* Dataset content:
....

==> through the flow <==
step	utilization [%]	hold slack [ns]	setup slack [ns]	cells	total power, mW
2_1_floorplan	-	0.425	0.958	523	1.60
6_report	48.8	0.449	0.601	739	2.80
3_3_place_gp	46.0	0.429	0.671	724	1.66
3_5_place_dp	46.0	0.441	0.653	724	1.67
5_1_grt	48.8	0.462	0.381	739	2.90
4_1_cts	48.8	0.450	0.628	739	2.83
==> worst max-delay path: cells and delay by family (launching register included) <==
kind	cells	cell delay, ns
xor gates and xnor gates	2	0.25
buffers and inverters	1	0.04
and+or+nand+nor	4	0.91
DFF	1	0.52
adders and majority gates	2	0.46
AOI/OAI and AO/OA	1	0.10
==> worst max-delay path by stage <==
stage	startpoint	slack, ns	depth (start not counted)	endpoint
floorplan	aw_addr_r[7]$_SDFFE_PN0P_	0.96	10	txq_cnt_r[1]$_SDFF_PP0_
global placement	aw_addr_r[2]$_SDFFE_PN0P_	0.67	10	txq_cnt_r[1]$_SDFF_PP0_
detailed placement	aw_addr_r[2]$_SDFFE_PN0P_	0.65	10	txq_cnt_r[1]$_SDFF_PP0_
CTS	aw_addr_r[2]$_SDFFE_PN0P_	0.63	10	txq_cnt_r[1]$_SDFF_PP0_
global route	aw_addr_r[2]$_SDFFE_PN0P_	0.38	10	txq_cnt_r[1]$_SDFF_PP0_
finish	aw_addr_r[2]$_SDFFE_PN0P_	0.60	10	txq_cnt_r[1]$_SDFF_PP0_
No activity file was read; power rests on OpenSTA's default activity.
$ cat config.mk
export PLATFORM = sky130hd
export DESIGN_NAME = epsld_core
export DESIGN_NICKNAME = d
export VERILOG_FILES = /design/src/shared/epsld_pkg.sv /design/src/core/epsld_core.sv
export SDC_FILE = /design/constraint.sdc
export NUM_CORES = 1
export LEC_CHECK = 0
export ABC_CLOCK_PERIOD_IN_PS = 4960
export BUFFER_PORTS_ARGS = -buffer_cell sky130_fd_sc_hd__clkbuf_2
export CORE_MARGIN = 2
export CORE_UTILIZATION = 45
export CTS_BUF_LIST = sky130_fd_sc_hd__clkbuf_16
export DETAILED_ROUTE_END_ITERATION = 12
export PLACE_DENSITY = 0.65
export SETUP_SLACK_MARGIN = 0.05
export SLEW_MARGIN = 20
export SYNTH_ARGS = -nofsm -noshare
export SYNTH_HDL_FRONTEND = slang
export SYNTH_SLANG_ARGS = --single-unit
$ cat constraint.sdc
create_clock -name mclk_in -period 4.96 [get_ports mclk_in]
set_input_delay 0.496 -clock mclk_in [delete_from_list [all_inputs] [get_ports mclk_in]]
set_output_delay 0.496 -clock mclk_in [all_outputs]
set_load 0.005 [all_outputs]
$ cat src/shared/epsld_pkg.sv
// Package for the Ethernet PHY status indicator driver
package epsld_pkg;
   // ****************************************************************
   // Register map (byte addresses)
   // ****************************************************************
   localparam int ADDR_W = 4;
   localparam logic [ADDR_W-1:0] OFF_BLINK_HALF = 4'h0;
   localparam logic [ADDR_W-1:0] OFF_STATUS = 4'h4;
   localparam logic [ADDR_W-1:0] OFF_COUNT = 4'h8;
   // ****************************************************************
   // Status register fields
   // ****************************************************************
   localparam int ST_LINK_UP = 0;
   localparam int ST_RECEIVING = 1;
   localparam int ST_TRANSMITTING = 2;
   localparam int ST_COLLISION = 3;
   localparam int ST_FULL_DUPLEX = 4;
   localparam int ST_SPEED_100 = 5;
   localparam int ST_PHASE = 6;
   localparam int ST_IND_LSB = 8;
   // ****************************************************************
   // Timing
   // ****************************************************************
   localparam int CLK_KHZ = 50000;
   localparam int BLINK_HALF_MS = 50;
   localparam int BLINK_HALF_CYCLES = BLINK_HALF_MS * CLK_KHZ;
   localparam int CNT_W = 32;
   localparam logic [CNT_W-1:0] CNT_RESET = 32'h0;
   localparam logic [31:0] RDATA_RESET = 32'h0;
   // ****************************************************************
   // Types
   // ****************************************************************
   typedef enum logic [0:0] {
      BUS_IDLE = 1'b0,
      BUS_ACK = 1'b1
   } epsld_bus_state_t;

   typedef struct packed {
      logic speed_100;
      logic full_duplex;
      logic collision;
      logic transmitting;
      logic receiving;
      logic link_up;
   } epsld_phy_status_t;

   typedef struct packed {
      logic line_rate_indicator_n;
      logic duplex_indicator_n;
      logic link_state_indicator_n;
      logic collision_indicator_n;
      logic receive_activity_indicator_n;
   } epsld_ind_t;

   localparam epsld_ind_t IND_RESET = 5'h1F;
endpackage : epsld_pkg

$ cat src/core/epsld_core.sv
// Indicator driver for PHY status with Avalon-MM register slave
//
// Added by the designer: the Avalon-MM interface to the registers and the register addresses.
`timescale 1ns/1ps
module epsld_core #(
   parameter int BLINK_HALF_CYCLES = epsld_pkg::BLINK_HALF_CYCLES
) (
   input wire logic mclk_in,
   input wire logic reset_n_in,
   input wire epsld_pkg::epsld_phy_status_t phy_status_in,
   input wire logic [epsld_pkg::ADDR_W-1:0] avs_address_in,
   input wire logic avs_read_in,
   input wire logic avs_write_in,
   input wire logic [31:0] avs_writedata_in,
   input wire logic [3:0] avs_byteenable_in,
   output logic [31:0] avs_readdata_out,
   output logic avs_waitrequest_out,
   output epsld_pkg::epsld_ind_t indicators_out
);
   // ****************************************************************
   // Parameter check
   // ****************************************************************
   if (BLINK_HALF_CYCLES < 1) begin : g_bad_half
      $error("BLINK_HALF_CYCLES must be at least one");
   end

   localparam logic [epsld_pkg::CNT_W-1:0] HALF_DEFAULT =
      epsld_pkg::CNT_W'(BLINK_HALF_CYCLES);

   function automatic logic sel(input logic [epsld_pkg::ADDR_W-1:0] a,
                                input logic [epsld_pkg::ADDR_W-1:0] off);
      sel = (a == off);
   endfunction : sel

   // ****************************************************************
   // Bus slave
   // ****************************************************************
   epsld_pkg::epsld_bus_state_t bus_r, bus_nxt;
   logic [31:0] rdata_r, rdata_nxt;
   logic [epsld_pkg::CNT_W-1:0] half_r, half_nxt;
   logic [epsld_pkg::CNT_W-1:0] cnt_r, cnt_nxt;
   logic phase_r, phase_nxt;
   epsld_pkg::epsld_ind_t ind_r, ind_nxt;
   logic req;
   logic [31:0] status_word;
   logic [epsld_pkg::CNT_W-1:0] half_eff;

   assign req = avs_read_in | avs_write_in;
   assign avs_waitrequest_out = req & (bus_r == epsld_pkg::BUS_IDLE);
   assign avs_readdata_out = rdata_r;

   always_comb begin
      status_word = 32'h0;
      status_word[epsld_pkg::ST_LINK_UP] = phy_status_in.link_up;
      status_word[epsld_pkg::ST_RECEIVING] = phy_status_in.receiving;
      status_word[epsld_pkg::ST_TRANSMITTING] = phy_status_in.transmitting;
      status_word[epsld_pkg::ST_COLLISION] = phy_status_in.collision;
      status_word[epsld_pkg::ST_FULL_DUPLEX] = phy_status_in.full_duplex;
      status_word[epsld_pkg::ST_SPEED_100] = phy_status_in.speed_100;
      status_word[epsld_pkg::ST_PHASE] = phase_r;
      status_word[epsld_pkg::ST_IND_LSB +: 5] = ind_r;
   end

   always_comb begin
      bus_nxt = epsld_pkg::BUS_IDLE;
      rdata_nxt = rdata_r;
      half_nxt = half_r;
      if (bus_r == epsld_pkg::BUS_IDLE) begin
         if (req) begin
            bus_nxt = epsld_pkg::BUS_ACK;
         end
         if (avs_read_in) begin
            if (sel(avs_address_in, epsld_pkg::OFF_BLINK_HALF)) begin
               rdata_nxt = half_r;
            end else if (sel(avs_address_in, epsld_pkg::OFF_STATUS)) begin
               rdata_nxt = status_word;
            end else if (sel(avs_address_in, epsld_pkg::OFF_COUNT)) begin
               rdata_nxt = cnt_r;
            end else begin
               rdata_nxt = 32'h0;
            end
         end
      end else if (avs_write_in && sel(avs_address_in, epsld_pkg::OFF_BLINK_HALF)) begin
         for (int b = 0; b < 4; b++) begin
            if (avs_byteenable_in[b]) begin
               half_nxt[8*b +: 8] = avs_writedata_in[8*b +: 8];
            end
         end
      end
   end

   always_ff @(posedge mclk_in or negedge reset_n_in) begin
      if (!reset_n_in) begin
         bus_r <= epsld_pkg::BUS_IDLE;
         rdata_r <= epsld_pkg::RDATA_RESET;
         half_r <= HALF_DEFAULT;
      end else begin
         bus_r <= bus_nxt;
         rdata_r <= rdata_nxt;
         half_r <= half_nxt;
      end
   end

   // ****************************************************************
   // Blink divider and indicators
   // ****************************************************************
   assign half_eff = (half_r == '0) ? epsld_pkg::CNT_W'(1) : half_r;

   always_comb begin
      cnt_nxt = cnt_r + epsld_pkg::CNT_W'(1);
      phase_nxt = phase_r;
      if (cnt_r >= half_eff - epsld_pkg::CNT_W'(1)) begin
         cnt_nxt = '0;
         phase_nxt = ~phase_r;
      end
      ind_nxt = epsld_pkg::IND_RESET;
      ind_nxt.receive_activity_indicator_n = phy_status_in.receiving ? phase_r : 1'b1;
      ind_nxt.collision_indicator_n = ~phy_status_in.collision;
      if (!phy_status_in.link_up) begin
         ind_nxt.link_state_indicator_n = 1'b1;
      end else if (phy_status_in.receiving || phy_status_in.transmitting) begin
         ind_nxt.link_state_indicator_n = phase_r;
      end else begin
         ind_nxt.link_state_indicator_n = 1'b0;
      end
      ind_nxt.duplex_indicator_n = ~phy_status_in.full_duplex;
      ind_nxt.line_rate_indicator_n = ~phy_status_in.speed_100;
   end

   always_ff @(posedge mclk_in or negedge reset_n_in) begin
      if (!reset_n_in) begin
         cnt_r <= epsld_pkg::CNT_RESET;
         phase_r <= 1'b0;
         ind_r <= epsld_pkg::IND_RESET;
      end else begin
         cnt_r <= cnt_nxt;
         phase_r <= phase_nxt;
         ind_r <= ind_nxt;
      end
   end

   assign indicators_out = ind_r;
endmodule : epsld_core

....

* Exercise goal: Where in the records above does the word "cells" appear? Copy each line that holds it.

* Your solution:
step	utilization [%]	hold slack [ns]	setup slack [ns]	cells	total power, mW
==> worst max-delay path: cells and delay by family (launching register included) <==
kind	cells	cell delay, ns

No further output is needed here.